__Material for this task__
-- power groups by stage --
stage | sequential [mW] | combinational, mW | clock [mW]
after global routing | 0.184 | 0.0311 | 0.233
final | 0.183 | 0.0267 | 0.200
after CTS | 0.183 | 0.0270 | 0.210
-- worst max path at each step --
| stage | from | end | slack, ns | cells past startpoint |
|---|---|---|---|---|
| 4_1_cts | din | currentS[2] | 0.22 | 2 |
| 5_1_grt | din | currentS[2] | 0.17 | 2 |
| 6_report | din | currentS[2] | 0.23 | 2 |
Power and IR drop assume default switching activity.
## /design/flow/run.sh

```bash
#!/bin/bash
# OpenROAD 26Q1-2900-gdf79404cd8, Yosys 0.63+post, stock flow scripts
make -C /OpenROAD-flow-scripts/flow DESIGN_CONFIG=/design/flow/config.mk WORK_HOME=/design/flow/orfs finish
```

## /design/flow/config.mk

```make
export PLATFORM = sky130hd
export DESIGN_NAME = tmds_encode
export DESIGN_NICKNAME = tmds_encode
export VERILOG_FILES = /design/flow/design.v
export SDC_FILE = /design/flow/constraint.sdc
export NUM_CORES = 4
export LEC_CHECK = 1
export CORE_UTILIZATION = 50
```

## /design/flow/constraint.sdc

```tcl
current_design tmds_encode

set clk_period 6.3
set clk_io_pct 0.2

create_clock -name clk0 -period $clk_period [get_ports {pixel_clk}]

set non_clock_inputs [all_inputs -no_clocks]
set_input_delay [expr $clk_period * $clk_io_pct] -clock clk0 $non_clock_inputs
set_output_delay [expr $clk_period * $clk_io_pct] -clock clk0 [all_outputs]
```
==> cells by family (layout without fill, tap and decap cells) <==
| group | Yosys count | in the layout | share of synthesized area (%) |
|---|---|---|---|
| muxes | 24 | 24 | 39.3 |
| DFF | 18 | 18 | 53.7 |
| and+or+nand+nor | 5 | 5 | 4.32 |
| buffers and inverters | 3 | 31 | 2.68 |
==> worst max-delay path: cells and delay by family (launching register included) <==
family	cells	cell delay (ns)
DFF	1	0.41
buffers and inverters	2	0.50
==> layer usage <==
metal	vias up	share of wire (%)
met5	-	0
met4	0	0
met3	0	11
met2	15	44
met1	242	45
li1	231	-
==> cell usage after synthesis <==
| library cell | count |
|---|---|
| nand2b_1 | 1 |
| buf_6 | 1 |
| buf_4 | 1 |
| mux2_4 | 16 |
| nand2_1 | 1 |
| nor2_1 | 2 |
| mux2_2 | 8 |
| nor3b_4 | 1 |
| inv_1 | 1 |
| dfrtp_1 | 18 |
==> design.v <==
`timescale 1ns/1ps
module apb_master #(
    parameter DATA_WIDTH = 32,
    parameter ADDR_WIDTH = 32
) (
    input logic transfer,
    input logic [ADDR_WIDTH-1:0] transfer_addr,
    input logic [DATA_WIDTH-1:0] transfer_wdata,
    input logic transfer_write,
    output logic psel,
    output logic penable,
    output logic pwrite,
    output logic [DATA_WIDTH-1:0] pwdata,
    output logic [ADDR_WIDTH-1:0] paddr,
    input logic pclk,
    input logic presetn,
    input logic pready,
    input logic pslverr,
    input logic [DATA_WIDTH-1:0] prdata
);
    typedef enum logic [1:0] { 
        IDLE,
        SETUP,
        ACCESS
     } state_t;
     state_t state_current, state_next;
     logic [DATA_WIDTH-1:0] data_current, data_next;
     logic [ADDR_WIDTH-1:0] addr_current, addr_next;
     logic write_current, write_next;
    always_comb begin
        state_next = state_current;
        psel = 1'b0;
        penable = 1'b0;
        pwrite = write_current;
        pwdata = data_current;
        paddr = addr_current;
        addr_next = addr_current;
        data_next = data_current;
        write_next = write_current;
        case(state_current)
            IDLE: begin
                if(transfer) begin 
                    state_next = SETUP;
                    addr_next = transfer_addr;
                    data_next = transfer_wdata;
                    write_next = transfer_write;
                end else begin
                    state_next = IDLE;
                end
            end
            SETUP: begin
                psel = 1'b1;
                penable = 1'b0;
                state_next = ACCESS;
            end
            ACCESS: begin
                psel = 1'b1;
                penable = 1'b1;
                if(pready) begin
                    state_next = IDLE;
                end else begin
                    state_next = ACCESS;
                end
            end
            default: begin
                state_next = IDLE;
            end
        endcase
    end
     always_ff @(posedge pclk or negedge presetn) begin
        if(!presetn) begin
            state_current <= IDLE;
            addr_current <= '0;
            data_current <= '0;
            write_current <= 1'b0;
        end else begin
            state_current <= state_next;
            addr_current <= addr_next;
            data_current <= data_next;
            write_current <= write_next;
        end
     end
endmodule
File: ./run.sh
#!/bin/bash
# OpenROAD 26Q1-2900-gdf79404cd8, Yosys 0.63+post, stock flow scripts
make -C /OpenROAD-flow-scripts/flow DESIGN_CONFIG=/design/flow/config.mk WORK_HOME=/design/flow/orfs finish
File: ./config.mk
export PLATFORM = sky130hd
export DESIGN_NAME = display
export DESIGN_NICKNAME = display
export VERILOG_FILES = /design/flow/design.v
export SDC_FILE = /design/flow/constraint.sdc
export NUM_CORES = 4
export LEC_CHECK = 1
export CORE_UTILIZATION = 30
File: ./constraint.sdc
current_design display

set clk_period 7.2
set clk_io_pct 0.2

create_clock -name clk0 -period $clk_period [get_ports {clk}]

set non_clock_inputs [all_inputs -no_clocks]
set_input_delay [expr $clk_period * $clk_io_pct] -clock clk0 $non_clock_inputs
set_output_delay [expr $clk_period * $clk_io_pct] -clock clk0 [all_outputs]
==> ./run.sh <==
#!/bin/bash
# OpenROAD 26Q1-2900-gdf79404cd8, Yosys 0.63+post, stock flow scripts
make -C /OpenROAD-flow-scripts/flow DESIGN_CONFIG=/design/flow/config.mk WORK_HOME=/design/flow/orfs finish
==> ./config.mk <==
export PLATFORM = sky130hd
export DESIGN_NAME = buzzer
export DESIGN_NICKNAME = buzzer
export VERILOG_FILES = /design/flow/design.v
export SDC_FILE = /design/flow/constraint.sdc
export NUM_CORES = 4
export LEC_CHECK = 1
export CORE_AREA = 10 10 101 101
export DIE_AREA = 0 0 111 111
==> ./constraint.sdc <==
current_design buzzer

set clk_period 4.5
set clk_io_pct 0.2

create_clock -name clk0 -period $clk_period [get_ports {clk}]

set non_clock_inputs [all_inputs -no_clocks]
set_input_delay [expr $clk_period * $clk_io_pct] -clock clk0 $non_clock_inputs
set_output_delay [expr $clk_period * $clk_io_pct] -clock clk0 [all_outputs]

__What you will do__
As the answer, set down only the lines from the data above between the one holding "of wire (%)" and the one holding "inv_1 | 1 |", inclusive, exactly as they read.

__Task answer__
metal	vias up	share of wire (%)
met5	-	0
met4	0	0
met3	0	11
met2	15	44
met1	242	45
li1	231	-
==> cell usage after synthesis <==
| library cell | count |
|---|---|
| nand2b_1 | 1 |
| buf_6 | 1 |
| buf_4 | 1 |
| mux2_4 | 16 |
| nand2_1 | 1 |
| nor2_1 | 2 |
| mux2_2 | 8 |
| nor3b_4 | 1 |
| inv_1 | 1 |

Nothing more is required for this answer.